File: src/rtl/core/plt_pkg.sv
`timescale 1ns / 1ps
// ----------------------------------------------------------------------------
// plt_pkg
// Shared types and constants of the clamped piecewise linear table.
// ----------------------------------------------------------------------------
package plt_pkg;

   localparam int MAX_POINTS = 64;
   localparam int ADDR_W     = $clog2(MAX_POINTS);
   localparam int DATA_W     = 32;
   localparam int PC_W       = 7;
   localparam int IDX_W      = 6;
   localparam int CSR_IDX_W  = 1;

   // iterative multiply/divide unit
   localparam int MDU_W     = DATA_W + 1;
   localparam int MDU_STEPS = MDU_W;
   localparam int MDU_CNT_W = $clog2(MDU_STEPS);

   localparam logic [CSR_IDX_W-1:0] CSR_START_OFFSET = 1'd0;
   localparam logic [CSR_IDX_W-1:0] CSR_POINT_COUNT  = 1'd1;

   localparam logic FUNC_LOAD  = 1'b0;
   localparam logic FUNC_QUERY = 1'b1;

   localparam logic [1:0] REGION_LOW  = 2'd0;
   localparam logic [1:0] REGION_MID  = 2'd1;
   localparam logic [1:0] REGION_HIGH = 2'd2;

   typedef enum logic [3:0] {
      ST_IDLE,
      ST_RD_FIRST,
      ST_CHK_FIRST,
      ST_RD_LAST,
      ST_CHK_LAST,
      ST_SCAN_RD,
      ST_SCAN_CHK,
      ST_RD_LOW,
      ST_CAP_LOW,
      ST_SETUP,
      ST_MULDIV,
      ST_FINISH
   } seq_state_type;

   typedef enum logic [1:0] {
      MDU_IDLE,
      MDU_MUL,
      MDU_DIV,
      MDU_DONE
   } mdu_state_type;

   typedef struct packed {
      logic             start;
      logic [MDU_W-1:0] mag;
      logic [MDU_W-1:0] delta;
      logic [MDU_W-1:0] span;
   } mdu_cmd_type;

   typedef struct packed {
      logic             done;
      logic [MDU_W-1:0] quot;
   } mdu_rsp_type;

endpackage

File: src/rtl/core/plt_mdu.sv
`timescale 1ns / 1ps
// ----------------------------------------------------------------------------
// plt_mdu
// Shared add/subtract unit stepped as a shift-add multiplier and then as a
// restoring divider, giving floor(mag * delta / span), one bit per cycle.
// ----------------------------------------------------------------------------
module plt_mdu (
   input  logic                clock,
   input  logic                reset,
   input  plt_pkg::mdu_cmd_type cmd,
   output plt_pkg::mdu_rsp_type rsp
);
   import plt_pkg::*;

   mdu_state_type state_ff, state_in;

   logic [MDU_W-1:0]     mag_ff, mag_in;
   logic [MDU_W-1:0]     span_ff, span_in;
   logic [2*MDU_W-1:0]   acc_ff, acc_in;
   logic [MDU_CNT_W-1:0] cnt_ff, cnt_in;

   logic [MDU_W:0]   op_a;
   logic [MDU_W:0]   op_b;
   logic             op_cin;
   logic [MDU_W+1:0] sum;
   logic             last_step;
   logic             ge;
   logic [MDU_W-1:0] rem_new;

   // shared adder
   always_comb begin
      if (state_ff == MDU_DIV) begin
         op_a   = acc_ff[2*MDU_W-1:MDU_W-1];
         op_b   = ~{1'b0, span_ff};
         op_cin = 1'b1;
      end else begin
         op_a   = {1'b0, acc_ff[2*MDU_W-1:MDU_W]};
         op_b   = acc_ff[0] ? {1'b0, mag_ff} : '0;
         op_cin = 1'b0;
      end
      sum = {1'b0, op_a} + {1'b0, op_b} + {{(MDU_W+1){1'b0}}, op_cin};
   end

   assign last_step = (cnt_ff == MDU_CNT_W'(MDU_STEPS - 1));
   assign ge        = sum[MDU_W+1];
   assign rem_new   = ge ? sum[MDU_W-1:0] : op_a[MDU_W-1:0];

   // next state
   always_comb begin
      case (state_ff)
         MDU_IDLE: state_in = cmd.start ? MDU_MUL : MDU_IDLE;
         MDU_MUL:  state_in = last_step ? MDU_DIV : MDU_MUL;
         MDU_DIV:  state_in = last_step ? MDU_DONE : MDU_DIV;
         MDU_DONE: state_in = MDU_IDLE;
         default:  state_in = MDU_IDLE;
      endcase
   end

   // datapath
   always_comb begin
      mag_in  = mag_ff;
      span_in = span_ff;
      acc_in  = acc_ff;
      cnt_in  = cnt_ff;
      case (state_ff)
         MDU_IDLE: begin
            if (cmd.start) begin
               mag_in  = cmd.mag;
               span_in = cmd.span;
               acc_in  = {{MDU_W{1'b0}}, cmd.delta};
               cnt_in  = '0;
            end
         end
         MDU_MUL: begin
            acc_in = {sum[MDU_W:0], acc_ff[MDU_W-1:1]};
            cnt_in = last_step ? '0 : cnt_ff + 1'b1;
         end
         MDU_DIV: begin
            acc_in = {rem_new, acc_ff[MDU_W-2:0], ge};
            cnt_in = last_step ? '0 : cnt_ff + 1'b1;
         end
         default: begin
            acc_in = acc_ff;
         end
      endcase
   end

   always_ff @(posedge clock) begin
      if (reset) begin
         state_ff <= MDU_IDLE;
      end else begin
         state_ff <= state_in;
      end
      mag_ff  <= mag_in;
      span_ff <= span_in;
      acc_ff  <= acc_in;
      cnt_ff  <= cnt_in;
   end

   // outputs
   always_comb begin
      rsp.done = (state_ff == MDU_DONE);
      rsp.quot = acc_ff[MDU_W-1:0];
   end

endmodule

File: config.mk
export PLATFORM = sky130hd
export DESIGN_NAME = plt_mdu
export DESIGN_NICKNAME = d
export VERILOG_FILES = /design/src/rtl/core/plt_pkg.sv /design/src/rtl/core/plt_mdu.sv
export SDC_FILE = /design/constraint.sdc
export NUM_CORES = 1
export LEC_CHECK = 0
export BUFFER_PORTS_ARGS = -buffer_cell sky130_fd_sc_hd__buf_2
export CORE_UTILIZATION = 50
export DETAILED_ROUTE_END_ITERATION = 16
export GPL_ROUTABILITY_DRIVEN = 0
export PLACE_DENSITY_LB_ADDON = 0.25
export RECOVER_POWER = 100
export REMOVE_ABC_BUFFERS = 1
export SLEW_MARGIN = 20
export SYNTH_ARGS = -nofsm -noshare
export SYNTH_HDL_FRONTEND = slang
export SYNTH_SLANG_ARGS = --single-unit
File: constraint.sdc
create_clock -name clock -period 8.7 [get_ports clock]
set_clock_uncertainty 0.1 [all_clocks]
set_input_delay 0.435 -clock clock [delete_from_list [all_inputs] [get_ports clock]]
set_output_delay 0.435 -clock clock [all_outputs]
set_load 0.01 [all_outputs]
==> impl_metrics.csv <==
group,metric,value,unit
run_status,status,"complete, but fails checks",
run_status,violations,"capacitance limit, slew limit",
final_layout,syn2layout_area_growth,12.03,%
setup_path,end_kind,"flip-flop",
timing,whs,0.07349,ns
global_route,antenna_found_initial,0,
final_layout,stdcell_area,0.009905,mm2
final_layout,n_antenna_cell,0,
place,io_buffer_count,135,
synthesis,synth_ff_type,"edfxtp_1",
synthesis,post-synth-top-count-cell,"edfxtp_1",
min_path,hold_path.startpoint,"cmd[2]",
drt,ant_nets,0,
setup_path,critPathMaxFanout,63,
global_route,grt_pass1_wl,32.40,mm
synthesis,synth_top_area_share,46.87,%
timing,worstMarginPinSlew,3.558,ns
cts,postCtsHoldBufs,0,
place,post_dp_cell_area,0.009387,mm2
synthesis,yosysUniqueCellTypes,74,
timing,period_share,74.15,%
final_layout,nets,1125,
cts,clk_pin_slew,0.07,ns
synthesis,syn_avg_cell_area,9.758,um2
timing,fmax,0.1550,GHz
job,cap_violations,5,
floorplanning,die_y,135.0,um
timing,finalSetupViolCount,0,
min_path,min_to,"span_ff[2]",
timing,final.setup.tns,0,ns
setup_path,regToRegSetupSlack,2.25,ns
power_and_ir_drop,p_total,1.888,mW
place,hpwl,13.96,mm
setup_path,start_kind,"flip-flop",
drt,drtPass1Iterations,5,
cts,clockBufferDepth,2,
synthesis,syn_area,0.008841,mm2
power_and_ir_drop,power_density,190.6,mW/mm2
setup_path,r2r_start,"state_ff[0]",
final_layout,num-fill-cells,1580,
cts,postCtsSetupBuffers,0,
final_layout,regArea,0.004184,mm2
synthesis,synth-edff-count,138,
cts,clock_latency,0.43,ns
floorplanning,die_x,135.0,um
drt,drt-initial-drc-count,512,
global_route,grt_max_degree,72,
cts,cts_resized,0,
cts,cts_sinks,140,
timing,fin_crit,6.451,ns
power_and_ir_drop,leakagePower,3.691,nW
synthesis,ys_seq_area_share,47.33,%
floorplanning,start_util,51.11,%
min_path,holdPathStages,1,
timing,slew-limit-headroom,-137.2,%
cts,cts-root-buf,"clkbuf_16",
global_route,grt_pass1_vias,6578,
min_path,hp-class,"in2reg",
global_route,grt_use_total,22.77,%
setup_path,path_class,"reg2reg",
cts,cts_buffers,17,
setup_path,ff2ff_path_depth,17,
drt,drc,0,
drt,wire_per_inst,16.50,um
cts,cts_tree,"yes",
timing,grt_setup_unrepaired,"false",
floorplanning,rows,48,
synthesis,ys_top_cells_by_area,"edfxtp_1, ha_1, a21oi_1",
final_layout,drive_gt1_share,17.57,%
global_route,grt_overflow,0,
floorplanning,io-pin-count,136,
drt,via_per_inst,5.782,
place,place_ws,3.678,ns
setup_path,cp.required,8.71,ns
synthesis,ys_warn_count,0,
synthesis,yosys-top-cells-count,"edfxtp_1, a21oi_1, nor2_1, nand2_1, o21ai_0",
synthesis,async_flop_share,0,%
cts,htreeDepth,4,
timing,maxSlewViolCount,264,
timing,final_hold_viol_count,0,
final_layout,multiInputGateArea,0.004006,mm2
drt,vias,7060,
floorplanning,dieArea,0.01822,mm2
synthesis,synth_area_leader_cell,"edfxtp_1",
synthesis,syn_inst,906,
drt,drt-total-wl,20.15,mm
setup_path,critPathArrivalTime,6.46,ns
timing,fin_ws,2.249,ns
power_and_ir_drop,ir_drop,0.0001602,V
synthesis,ys_seq_elements,140,
setup_path,r2r_end,"acc_ff[59]",
floorplanning,core,0.01730,mm2
-- through the flow --
step                util (%)  instances
floorplan                  -        819
global route           57.26       1221
CTS                    57.68       1221
detailed placement     54.27       1189
finish                 57.26       1221
global placement       54.27       1189
-- placed cells by master, fill, tap and decap left out, drive strengths merged, types with 3 or more instances in the layout --
cell	n
a211o	3
a211oi	4
a21o	8
a21oi	94
a221oi	15
a22oi	38
a31o	3
a31oi	9
a32oi	6
a41oi	3
and2	7
and3	8
and4	3
buf	106
clkbuf	56
clkinv	7
clkinvlp	3
edfxtp	138
ha	38
inv	43
mux2	14
nand2	92
nand3	22
nand4	10
nor2	91
nor2b	3
nor3	11
o211ai	5
o21a	5
o21ai	75
o21bai	6
or3	6
xnor2	18
xor2	9
-- where the power goes --
| part | internal [mW] | switching (mW) |
|---|---|---|
| clock | 0.426 | 0.300 |
| combinational | 0.122 | 0.207 |
| sequential | 0.806 | 0.0265 |
-- how the worst max path moves through the flow --
stage | from | to | slack [ns] | depth (start not counted)
final | state_ff[0] | acc_ff[59] | 2.25 | 17
after global routing | state_ff[0] | acc_ff[54] | 1.73 | 16
after CTS | state_ff[0] | acc_ff[55] | 3.66 | 19
after detailed placement | state_ff[0] | acc_ff[55] | 3.68 | 19
after global placement | state_ff[0] | acc_ff[55] | 3.75 | 19
after floorplan | state_ff[0] | acc_ff[0] | 1.73 | 4
-- kinds of logic after synthesis --
family	synth area share [%]
compound gates	21.27
simple gates	13.44
flops	47.33
buf+inv	7.628
fa+ha+maj	5.831
xor+xnor	2.675
mux	1.826
-- registers in the layout (all words and copies together) (netlist names), named ones only --
register / flops
acc_ff: 66
mag_ff: 33
span_ff: 33
cnt_ff: 6
state_ff: 1
-- layout make-up --
class / count / area share [%]
well taps: 225 / 2.842
clock inverters: 15 / 1.668
clock buffers: 17 / 4.295
flip-flops and latches: 140 / 42.24
repair buffers: 145 / 6.986
inverters: 40 / 1.516
multi-input cells: 639 / 40.45
-- critical path: stages, from the launching register on --
cell	delay (ns)
dfxtp_1	0.33
inv_1	0.16
ha_4	0.43
buf_4	0.59
nor2b_2	0.08
buf_4	0.28
nand2_1	0.11
o21ai_0	0.12
ha_1	0.46
and3_2	0.26
nor3b_1	0.31
nand4_1	0.17
a31oi_1	0.28
or3_1	0.15
clkbuf_1	1.68
nor2_1	0.19
a32oi_1	0.27
a21oi_1	0.09
-- routing by layer --
| metal | vias up | global-route usage, % | routed length, um |
|---|---|---|---|
| met5 | - | 0 | 0 |
| met4 | 0 | 6.367 | 229 |
| met3 | 17 | 4.617 | 927 |
| met2 | 192 | 36.51 | 9590 |
| met1 | 3364 | 31.33 | 9400 |
| li1 | 3487 | - | - |
(Power assumes the default switching activity.)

────────────────────────────────────────

• [REQUIRED ACTION]: With the line that has "power_and_ir_drop,leakagePower,3.691,nW" as the first and the line that has "place,place_ws,3.678,ns" as the last, repeat exactly that run of lines above and no more.

• [TASK OUTPUT]:
power_and_ir_drop,leakagePower,3.691,nW
synthesis,ys_seq_area_share,47.33,%
floorplanning,start_util,51.11,%
min_path,holdPathStages,1,
timing,slew-limit-headroom,-137.2,%
cts,cts-root-buf,"clkbuf_16",
global_route,grt_pass1_vias,6578,
min_path,hp-class,"in2reg",
global_route,grt_use_total,22.77,%
setup_path,path_class,"reg2reg",
cts,cts_buffers,17,
setup_path,ff2ff_path_depth,17,
drt,drc,0,
drt,wire_per_inst,16.50,um
cts,cts_tree,"yes",
timing,grt_setup_unrepaired,"false",
floorplanning,rows,48,
synthesis,ys_top_cells_by_area,"edfxtp_1, ha_1, a21oi_1",
final_layout,drive_gt1_share,17.57,%
global_route,grt_overflow,0,
floorplanning,io-pin-count,136,
drt,via_per_inst,5.782,
place,place_ws,3.678,ns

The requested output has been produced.